The LotMan library is intended to serve as a type of accountant for data use/storage in high-througput systems where there is desire to be using as much storage as possible, but in a fair manner, such as in the case of caches within the Open Science Data Federation (OSDF). Its core novelty is the creation of, and ability to reason over, the “lot” object, described in more detail below.
The primary goal of the library is to answer questions about the way storage is being used, by whom, and for how long in systems where limited storage resources would otherwise require convoluted management of user quotas. It should be noted that LotMan itself is not responsible for the creation or deletion of any data other than the data associated with establishing the lots themselves. Instead, it provides information to external applications who can then implement data deletion and retention policies based on LotMan's advice.
Lot objects are comprised of several components:
-
Name: Lots are identified by their names. Every lot must be given a unique name. The lot with name "default" is considered special, and must be created before any other lots.
-
Owner: Every lot has an associated data owner. The key distinction to make here is that while the data owner owns the data associated with a lot, they do not necessarily own the lot itself. Rather, ownership of a lot may be likened to growing vegetables in a rented garden -- you own what you grow, but not the dirt you grow it in.
-
Parents: Every lot must have at least one parent. Parent/child relationships are used for calculating lot usage statistics and identifying lots that may be in violation of their management policy attributes. When a lot is assigned children, it is signifying that the parent not only owns the data associated with those lots, but that it also owns those lots themselves, which gives the owner of the parent lot the ability to modify parameters of the children lots. In the case that a lot is a self parent, the owner of the lot is also able to modify attributes for the lot itself.
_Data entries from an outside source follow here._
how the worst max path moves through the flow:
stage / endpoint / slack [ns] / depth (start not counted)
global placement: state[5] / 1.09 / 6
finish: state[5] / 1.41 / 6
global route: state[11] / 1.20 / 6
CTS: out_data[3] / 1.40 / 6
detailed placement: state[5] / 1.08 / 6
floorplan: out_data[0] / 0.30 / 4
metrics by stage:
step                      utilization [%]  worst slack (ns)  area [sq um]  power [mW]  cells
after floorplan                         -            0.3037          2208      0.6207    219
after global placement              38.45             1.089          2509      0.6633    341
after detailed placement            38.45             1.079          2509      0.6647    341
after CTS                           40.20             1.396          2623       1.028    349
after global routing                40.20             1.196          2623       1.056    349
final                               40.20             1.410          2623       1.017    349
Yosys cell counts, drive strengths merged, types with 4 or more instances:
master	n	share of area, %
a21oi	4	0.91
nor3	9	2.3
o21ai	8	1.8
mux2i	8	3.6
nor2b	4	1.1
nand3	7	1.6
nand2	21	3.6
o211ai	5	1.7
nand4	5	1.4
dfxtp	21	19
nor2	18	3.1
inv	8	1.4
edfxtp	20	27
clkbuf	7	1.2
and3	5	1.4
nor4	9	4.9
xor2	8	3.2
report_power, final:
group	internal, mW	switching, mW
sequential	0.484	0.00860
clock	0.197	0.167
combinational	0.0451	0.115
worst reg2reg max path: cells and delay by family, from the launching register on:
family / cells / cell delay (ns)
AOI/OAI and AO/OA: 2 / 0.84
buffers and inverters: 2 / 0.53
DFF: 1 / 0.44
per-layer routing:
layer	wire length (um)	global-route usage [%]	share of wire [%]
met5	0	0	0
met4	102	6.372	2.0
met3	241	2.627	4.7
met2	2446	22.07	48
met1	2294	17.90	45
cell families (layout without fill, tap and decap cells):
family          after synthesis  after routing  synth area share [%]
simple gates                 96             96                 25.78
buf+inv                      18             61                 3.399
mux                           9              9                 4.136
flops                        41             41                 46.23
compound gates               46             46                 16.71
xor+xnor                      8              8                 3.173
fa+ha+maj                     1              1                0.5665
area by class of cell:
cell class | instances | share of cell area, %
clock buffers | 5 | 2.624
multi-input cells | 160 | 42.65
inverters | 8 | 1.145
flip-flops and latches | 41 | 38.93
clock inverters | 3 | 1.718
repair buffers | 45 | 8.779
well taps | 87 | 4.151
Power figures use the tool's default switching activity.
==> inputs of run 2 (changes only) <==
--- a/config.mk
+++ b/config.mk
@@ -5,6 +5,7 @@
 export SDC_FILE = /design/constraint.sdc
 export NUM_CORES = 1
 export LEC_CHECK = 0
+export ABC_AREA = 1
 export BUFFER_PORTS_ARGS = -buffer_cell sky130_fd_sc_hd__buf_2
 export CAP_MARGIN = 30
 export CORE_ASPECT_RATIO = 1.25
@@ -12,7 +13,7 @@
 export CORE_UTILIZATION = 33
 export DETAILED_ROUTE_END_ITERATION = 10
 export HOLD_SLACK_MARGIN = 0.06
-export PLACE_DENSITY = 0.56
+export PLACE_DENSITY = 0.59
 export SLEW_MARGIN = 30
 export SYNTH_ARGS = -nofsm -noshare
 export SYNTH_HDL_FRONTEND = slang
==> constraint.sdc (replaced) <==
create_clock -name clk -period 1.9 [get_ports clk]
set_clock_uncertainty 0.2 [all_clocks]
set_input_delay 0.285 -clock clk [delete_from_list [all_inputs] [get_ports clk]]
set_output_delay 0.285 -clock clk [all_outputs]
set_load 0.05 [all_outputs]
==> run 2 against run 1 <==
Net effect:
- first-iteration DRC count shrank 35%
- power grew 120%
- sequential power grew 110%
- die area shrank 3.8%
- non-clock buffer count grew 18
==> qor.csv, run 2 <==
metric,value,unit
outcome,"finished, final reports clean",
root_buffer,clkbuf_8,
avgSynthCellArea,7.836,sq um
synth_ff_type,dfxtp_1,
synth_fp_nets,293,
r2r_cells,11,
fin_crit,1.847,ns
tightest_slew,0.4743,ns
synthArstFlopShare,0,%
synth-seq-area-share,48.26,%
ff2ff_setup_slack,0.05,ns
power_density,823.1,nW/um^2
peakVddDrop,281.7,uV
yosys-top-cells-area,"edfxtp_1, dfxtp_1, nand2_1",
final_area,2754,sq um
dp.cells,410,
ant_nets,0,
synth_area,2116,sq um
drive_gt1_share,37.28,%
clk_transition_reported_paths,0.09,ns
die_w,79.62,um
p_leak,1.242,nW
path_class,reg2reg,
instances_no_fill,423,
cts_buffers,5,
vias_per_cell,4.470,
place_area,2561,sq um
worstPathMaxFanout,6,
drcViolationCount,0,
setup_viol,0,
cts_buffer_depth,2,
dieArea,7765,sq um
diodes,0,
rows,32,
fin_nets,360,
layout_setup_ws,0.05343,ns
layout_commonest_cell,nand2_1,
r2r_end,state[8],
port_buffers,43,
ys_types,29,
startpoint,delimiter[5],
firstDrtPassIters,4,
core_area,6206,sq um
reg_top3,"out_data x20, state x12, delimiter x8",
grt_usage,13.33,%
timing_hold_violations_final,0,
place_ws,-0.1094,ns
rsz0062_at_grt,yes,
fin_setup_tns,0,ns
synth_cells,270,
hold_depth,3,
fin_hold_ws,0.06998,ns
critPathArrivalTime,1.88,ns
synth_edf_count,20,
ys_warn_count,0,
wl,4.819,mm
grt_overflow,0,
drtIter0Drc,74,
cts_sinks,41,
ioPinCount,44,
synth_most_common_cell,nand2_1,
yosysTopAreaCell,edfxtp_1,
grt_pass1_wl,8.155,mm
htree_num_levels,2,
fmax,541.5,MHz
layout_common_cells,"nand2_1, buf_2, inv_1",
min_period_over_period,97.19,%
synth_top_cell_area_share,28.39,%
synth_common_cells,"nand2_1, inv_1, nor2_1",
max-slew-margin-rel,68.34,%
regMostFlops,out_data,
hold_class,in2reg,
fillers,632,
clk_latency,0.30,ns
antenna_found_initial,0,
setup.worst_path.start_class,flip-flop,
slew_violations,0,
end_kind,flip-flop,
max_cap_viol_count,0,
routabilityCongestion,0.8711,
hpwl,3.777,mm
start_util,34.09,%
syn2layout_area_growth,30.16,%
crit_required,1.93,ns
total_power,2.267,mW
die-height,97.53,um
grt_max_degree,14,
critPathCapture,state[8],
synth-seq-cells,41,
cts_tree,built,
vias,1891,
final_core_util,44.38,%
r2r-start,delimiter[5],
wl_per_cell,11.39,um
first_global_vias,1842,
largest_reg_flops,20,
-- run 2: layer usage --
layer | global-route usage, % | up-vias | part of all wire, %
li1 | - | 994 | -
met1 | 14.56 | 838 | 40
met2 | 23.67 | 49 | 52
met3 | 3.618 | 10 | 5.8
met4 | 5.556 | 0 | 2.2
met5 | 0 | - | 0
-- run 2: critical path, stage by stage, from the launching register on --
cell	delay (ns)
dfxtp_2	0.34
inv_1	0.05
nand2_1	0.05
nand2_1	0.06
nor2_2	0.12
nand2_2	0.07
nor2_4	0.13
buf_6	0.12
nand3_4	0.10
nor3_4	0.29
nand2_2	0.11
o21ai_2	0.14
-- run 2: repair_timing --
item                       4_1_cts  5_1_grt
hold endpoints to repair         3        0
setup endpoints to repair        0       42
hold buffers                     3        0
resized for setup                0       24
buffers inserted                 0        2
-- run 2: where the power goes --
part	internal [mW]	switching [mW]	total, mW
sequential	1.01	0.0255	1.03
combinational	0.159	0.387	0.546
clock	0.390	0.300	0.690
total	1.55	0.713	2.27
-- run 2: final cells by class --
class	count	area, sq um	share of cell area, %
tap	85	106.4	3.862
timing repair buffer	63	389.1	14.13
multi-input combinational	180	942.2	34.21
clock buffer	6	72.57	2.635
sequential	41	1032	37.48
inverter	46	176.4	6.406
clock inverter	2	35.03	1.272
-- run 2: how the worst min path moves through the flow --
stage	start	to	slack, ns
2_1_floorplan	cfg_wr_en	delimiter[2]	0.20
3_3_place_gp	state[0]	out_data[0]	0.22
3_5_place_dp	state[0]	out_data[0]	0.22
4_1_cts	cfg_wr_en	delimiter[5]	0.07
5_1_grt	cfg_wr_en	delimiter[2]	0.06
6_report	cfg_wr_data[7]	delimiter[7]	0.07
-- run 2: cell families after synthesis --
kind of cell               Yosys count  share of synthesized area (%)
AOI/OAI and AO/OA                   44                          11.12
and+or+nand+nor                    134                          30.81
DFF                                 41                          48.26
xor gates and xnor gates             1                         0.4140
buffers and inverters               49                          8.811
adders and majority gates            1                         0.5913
==> src/rtl/iab_pkg.sv <==
// Package for the bitmap identifier allocator: command and status codes,
// sequencer states and the word scan result type.
// No dependencies; every other file of the block imports it.
package iab_pkg;

  localparam int unsigned ID_W       = 32;
  localparam int unsigned WORD_BITS  = 32;
  localparam int unsigned BIT_W      = 5;
  localparam logic [ID_W-1:0] BASE_RESET = 32'd7011;

  typedef logic [WORD_BITS-1:0] word_t;

  typedef enum logic [1:0] {
    CMD_ALLOC    = 2'd0,
    CMD_CHECK    = 2'd1,
    CMD_REGISTER = 2'd2,
    CMD_RELEASE  = 2'd3
  } cmd_t;

  typedef enum logic [1:0] {
    ST_OK      = 2'd0,
    ST_OUTSIDE = 2'd1,
    ST_FULL    = 2'd2
  } status_t;

  typedef enum logic [2:0] {
    S_CLEAR,
    S_IDLE,
    S_LOOK,
    S_MODIFY,
    S_SCAN,
    S_RESP
  } state_t;

  // Outcome of examining one bitmap word during an allocate scan.
  typedef struct packed {
    logic             found;
    logic             run_out;
    logic [BIT_W-1:0] bit_idx;
    word_t            free_oh;
    word_t            new_word;
  } scan_res_t;

endpackage

==> src/rtl/iab_if.sv <==
// Handshake interfaces for the command and response channels.
// Depends on iab_pkg for the command and status types.
interface iab_cmd_if;
  import iab_pkg::*;
  logic            valid;
  logic            ready;
  cmd_t            command;
  logic [ID_W-1:0] cc_id;
  modport source(output valid, command, cc_id, input ready);
  modport sink(input valid, command, cc_id, output ready);
endinterface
When querying LotMan for usage statistics, the usage of a lot's children may be counted toward the quotas of the parent; queries can be made to return information only about lots themselves, or about lots and their children. Lots with only themselves as parents are root lots.
-
Paths: The list of paths/objects tied to the lot whose statistics should be tracked. One design consideration of LotMan is that these paths need not be rigidly tied to traditional filesystems. While the term paths is natural in the context of filesystems, LotMan can also use the URI of any object as a path. When a path is associated with a lot, it can be done so either recursively or non-recursively. If recursive is set to true, it indicates that any sub directories should also be attributed to a lot. For example, if path
/foois explicitly tied to a lot with recursive set to true, then/foo/baris as well such that/foo/barcannot be tied to another lot. Conversely, if/foois tied to a lot with recursive set to false, then/foo/barmay be tied to another lot. When querying LotMan for information about a path that is not explicitly tied to a lot, LotMan will treat that path as belonging to the default lot. -
Management Policy Attributes (MPAs): These are the attributes that can be used to make decisions about a lot and its associated data. They are:
-
Creation Time -- The unix epoch timestamp in milliseconds at which a lot becomes valid. Together with Expiration Time, this defines the half-open interval
[creation_time, expiration_time)over which the lot is considered active. Two lots may track the same path concurrently only if their active intervals do not overlap. -
Expiration Time -- The unix epoch timestamp in milliseconds at which a lot expires. Expired lots and their associated data should be considered transient. That is, the owner of the system's storage resources may choose to allow a lot to continue using resources if resources are abundant, but the lot's owner should have no expectations.
-
Deletion Time -- The unix epoch timestamp in milliseconds at which a lot and its associated data should be deleted.
Non-expiring lots (sentinel
0): A lot whose Creation Time, Expiration Time, and Deletion Time are all0(the unix epoch) is treated as a non-expiring lot whose active window covers all time. The sentinel is all-or-nothing: if any one of the three timestamps is0, all three must be0. Any mix of0and non-zero values is rejected and rolled back, so the database cannot be left in an inconsistent state. Non-expiring lots:- are always considered "alive" (relevant to the
contraction_policy="alive"setting); - never appear in
lotman_get_lots_past_exp/lotman_get_lots_past_delresults; - are treated as covering all time when computing path/temporal overlaps and parent capacity reservations, so they conflict with any other lot claiming the same path; and
- under
strict_hierarchy, may be a child of a non-expiring parent (Axiom 3 absorbs any child window into a non-expiring parent), but may not be a child of a finite-window parent (an infinite child cannot fit inside a finite parent's window). A non-expiring parent will likewise accept finite children whose windows fit inside[0, +∞).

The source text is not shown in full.